Numerical cubature for fully symmetric regions and adaptive methods for PDEs

完全对称区域的数值体积和偏微分方程的自适应方法

• 批准号: 2699-2007
• 负责人: Keast, Patrick
• 金额: $ 1.17万
• 依托单位: Dalhousie University
• 依托单位国家: 加拿大
• 项目类别: Discovery Grants Program - Individual
• 财政年份: 2007
• 资助国家: 加拿大
• 起止时间: 2007-01-01 至 2008-12-31
• 项目状态: 已结题
• 来源: https://www.nserc-crsng.gc.ca/ase-oro/Details-Detailles_eng.asp?id=366191
• 关键词: Numerical; cubature; fully; symmetric; regions

This research programme has two principal thrusts. One direction continues work carried out in thelast five years on the numerical solution of time dependent partial differential equations in onespace variable. Differential equations occur in many physical models, and often the solutionexhibits narrow layers with peaks or sharp variations. In many cases these peaks or areas of rapidchange move in time. For an approximate method of solution to be able to catch these features, thediscrete model must adapt to the solution. Software to approximate to the solutions with reliable errorestimates will be developed. We will investigate the use of high order interpolants in a method oflines context, in order to obtain inexpensive and reliable error estimates. Using anequi-distribution algorithm we will ensure that the error globally satisfies a user-defined errortolerance.The second thrust, which also is a continuation of a long standing research programme, isthe construction of methods for the numerical evaluation of integrals over multidimensionalregions having specified symmetries.  Examples of such regions are the n dimensional cube,sphere, simplex, octahedron, spherical surface, and the whole of n-space with a symmetricweight function. As shown in an earlier paper there is a strong connection between formulasfor the surface of the sphere and for the simplex. It is intended to investigate connectionsbetween formulas for the octahedron and the simplex. A long term plan is to set up softwareto accept as input the symmetries of the region, and a requested polynomial degree, and thento compute consistent structures for the formulas, set up the defining equations, and solvethem.

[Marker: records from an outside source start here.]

What follows belongs to an exercise in optimizing a design on an open flow for small area, a short achievable clock period and few clock cycles per item; a production flow would make more cautious choices. Where RTL was checked, it was by simulation tests only, not by an equivalence proof against the original. No activity file was given, so power comes from the tool's default toggle rates.

Setup of run 1:
Design bcmseq, start of the top module:
module bcmseq #(
    parameter [15:0] BASE_LOOP_TICKS = 16'd8,
    parameter [15:0] CALL_OVERHEAD   = 16'd2,
    parameter [15:0] FIRST_INTERVAL  = 16'd100
) (
    input  wire        clk,
    input  wire        rst,
    input  wire        cmd_valid,
    input  wire [51:0] cmd,
    output reg         cmd_ready,
    output reg         rsp_valid,
    output wire [7:0]  rsp,
    input  wire [1:0]  rot,
    output reg         hm_en,
    output reg         hm_we,
    output reg  [10:0] hm_addr,
    output wire [7:0]  hm_wdata,
    input  wire [7:0]  hm_rdata,
    output reg         sm_en,
    output reg  [10:0] sm_addr,
    input  wire [7:0]  sm_rdata,
    output reg         tmr_load,
    output wire [15:0] tmr_period,
    output reg         tmr_stop,
    input  wire        tmr_expire,
    output reg         p_blank,
    output reg         p_lat,
    output reg         p_clk,
    output reg  [3:0]  p_addr,
    output reg  [5:0]  p_data
);
clock: 6.0 ns
lec_check: 0
abc_area: 1
cap_margin: 20
core_margin: 2
core_utilization: 40
cts_buf_list: sky130_fd_sc_hd__clkbuf_8
cts_cluster_size: 20
setup_slack_margin: 3.8
slew_margin: 20
buffer_ports_args: -buffer_cell sky130_fd_sc_hd__buf_1
standard.sh (not shown) runs the stock make flow with config.mk's settings and CLKGATE_MAP_FILE= SYNTH_SCRIPT=/design/flow/synth_recipe.tcl, a recipe that flattens the netlist after the stock synthesis.
==> flow/flow/run.sh <==
#!/bin/bash
# Standard layout, with the port buffers that buffer_ports inserts made
# sky130_fd_sc_hd__buf_1 (the resizer may still size them up) instead of the
# delay cell it picks by default. Every port still gets its own buffer.
set -euo pipefail
echo 'export BUFFER_PORTS_ARGS = -buffer_cell sky130_fd_sc_hd__buf_1' >> config.mk
bash standard.sh > standard_flow.log 2>&1
Changes in run 2 relative to run 1:
-- flow/design.v --
<<< run 1, line 79
    reg        f0;           
    reg        p0;           
    reg [1:0]  t32;          
    reg [6:2]  tp;           
    wire        accept = cmd_valid & cmd_ready;
    wire [3:0]  op     = cmd[51:48];
>>> run 2, line 79
    reg        f0;           
    reg        p0;           
    reg        ok;           
    reg [1:0]  t32;          
    reg [6:1]  tp;           
    wire        accept = cmd_valid & cmd_ready;
    wire [3:0]  op     = cmd[51:48];
<<< run 1, line 147
        n_busy = n_fill | n_rd | n_cp | n_wr | n_stop;
        if (accept) begin
            n_pa   = op_px & in_range;      
            n_fill = op_begin;
            n_stop = op_stop;
>>> run 2, line 148
        n_busy = n_fill | n_rd | n_cp | n_wr | n_stop;
        if (accept) begin
            n_pa   = op_px;
            n_fill = op_begin;
            n_stop = op_stop;
<<< run 1, line 213
        endcase
    end
    assign tmr_period = {9'd0, tp, sh, 1'b0};
    always @(posedge clk) begin
        ha <= n_ha;
>>> run 2, line 214
        endcase
    end
    assign tmr_period = {9'd0, tp, 1'b0};
    always @(posedge clk) begin
        ha <= n_ha;
<<< run 1, line 226
            bot     <= ry[3];
            k       <= 2'd0;
            is_px   <= op_px;
            is_cp   <= op_copy;
>>> run 2, line 227
            bot     <= ry[3];
            k       <= 2'd0;
            ok      <= ~op_px | in_range;
            is_px   <= op_px;
            is_cp   <= op_copy;
<<< run 1, line 259
            bor       <= n_bor;
            hm_en     <= n_bor | n_fill | n_rd | n_wr;
            hm_we     <= ~n_bor & (n_fill | n_wr);
            cmd_ready <= n_idle & ~n_fz;
            rsp_valid <= (accept & op_stat) | (st_cp & ~is_px & ~is_cp);
>>> run 2, line 261
            bor       <= n_bor;
            hm_en     <= n_bor | n_fill | n_rd | n_wr;
            hm_we     <= ~n_bor & (n_fill | (n_wr & (h_idle | ok)));
            cmd_ready <= n_idle & ~n_fz;
            rsp_valid <= (accept & op_stat) | (st_cp & ~is_px & ~is_cp);
<<< run 1, line 273
        back    <= n_back;
        sm_addr <= {~(back ^ swap), band_hi(row, sa_band), n_c};
        tp      <= n_tp;
        if (!run)
            sh <= 1'b0;
>>> run 2, line 275
        back    <= n_back;
        sm_addr <= {~(back ^ swap), band_hi(row, sa_band), n_c};
        tp      <= {n_tp, active};
        if (!run)
            sh <= 1'b0;
--- outcome ---
The clock-pin slew on the worst setup and hold paths of run 2 and that of run 1 are within noise of each other.
Run 2: sequential cell count is about 1.9% higher than what run 1 reported.
Delta(area occupied by multi-input gates, run 2 - run 1) < 0
Min share of layout cells above drive strength 1 across run 2 and run 1: run 2
Iteration-0 DRC count of the detailed router: higher on run 1
Relative to run 1, area overhead of the layout relative to synthesis has decreased by 0.88 points in run 2.
[compare] base=run 1 new=run 2: non-clock inverter instance count of the final layout now sits higher, final critical path time including I/O delays and setup now sits lower.
Testbench counts of run 2, summed over its fixed seeds: cycles 49,192, ticks 768.
No functional check of the RTL was part of run 1.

这项研究计划有两个主要目标。其中一个方向继续了过去五年来在单空间变量时变偏微分方程数值解方面所做的工作。微分方程出现在许多物理模型中，并且解通常呈现出具有峰值或急剧变化的窄层。在许多情况下，这些快速变化的峰值或区域随时间移动。对于能够捕捉这些特征的近似解方法，离散模型必须适应解。将开发具有可靠误差估计的近似解的软件。我们将研究使用高阶插值的方法oflines的背景下，为了获得廉价和可靠的误差估计。本文的第二个目标是建立具有特定对称性的多维区域上积分的数值计算方法，例如n维立方体、球面、单形、八面体、球面、椭圆形等。以及整个n-空间的权函数。正如在较早的文件有一个强大的连接formulasfor表面的领域和单纯形。它的目的是调查之间的联系公式的八面体和单纯形。一个长期的计划是建立软件接受输入的对称性的区域，和一个要求的多项式次数，然后计算一致的结构的公式，建立定义方程，并解决他们。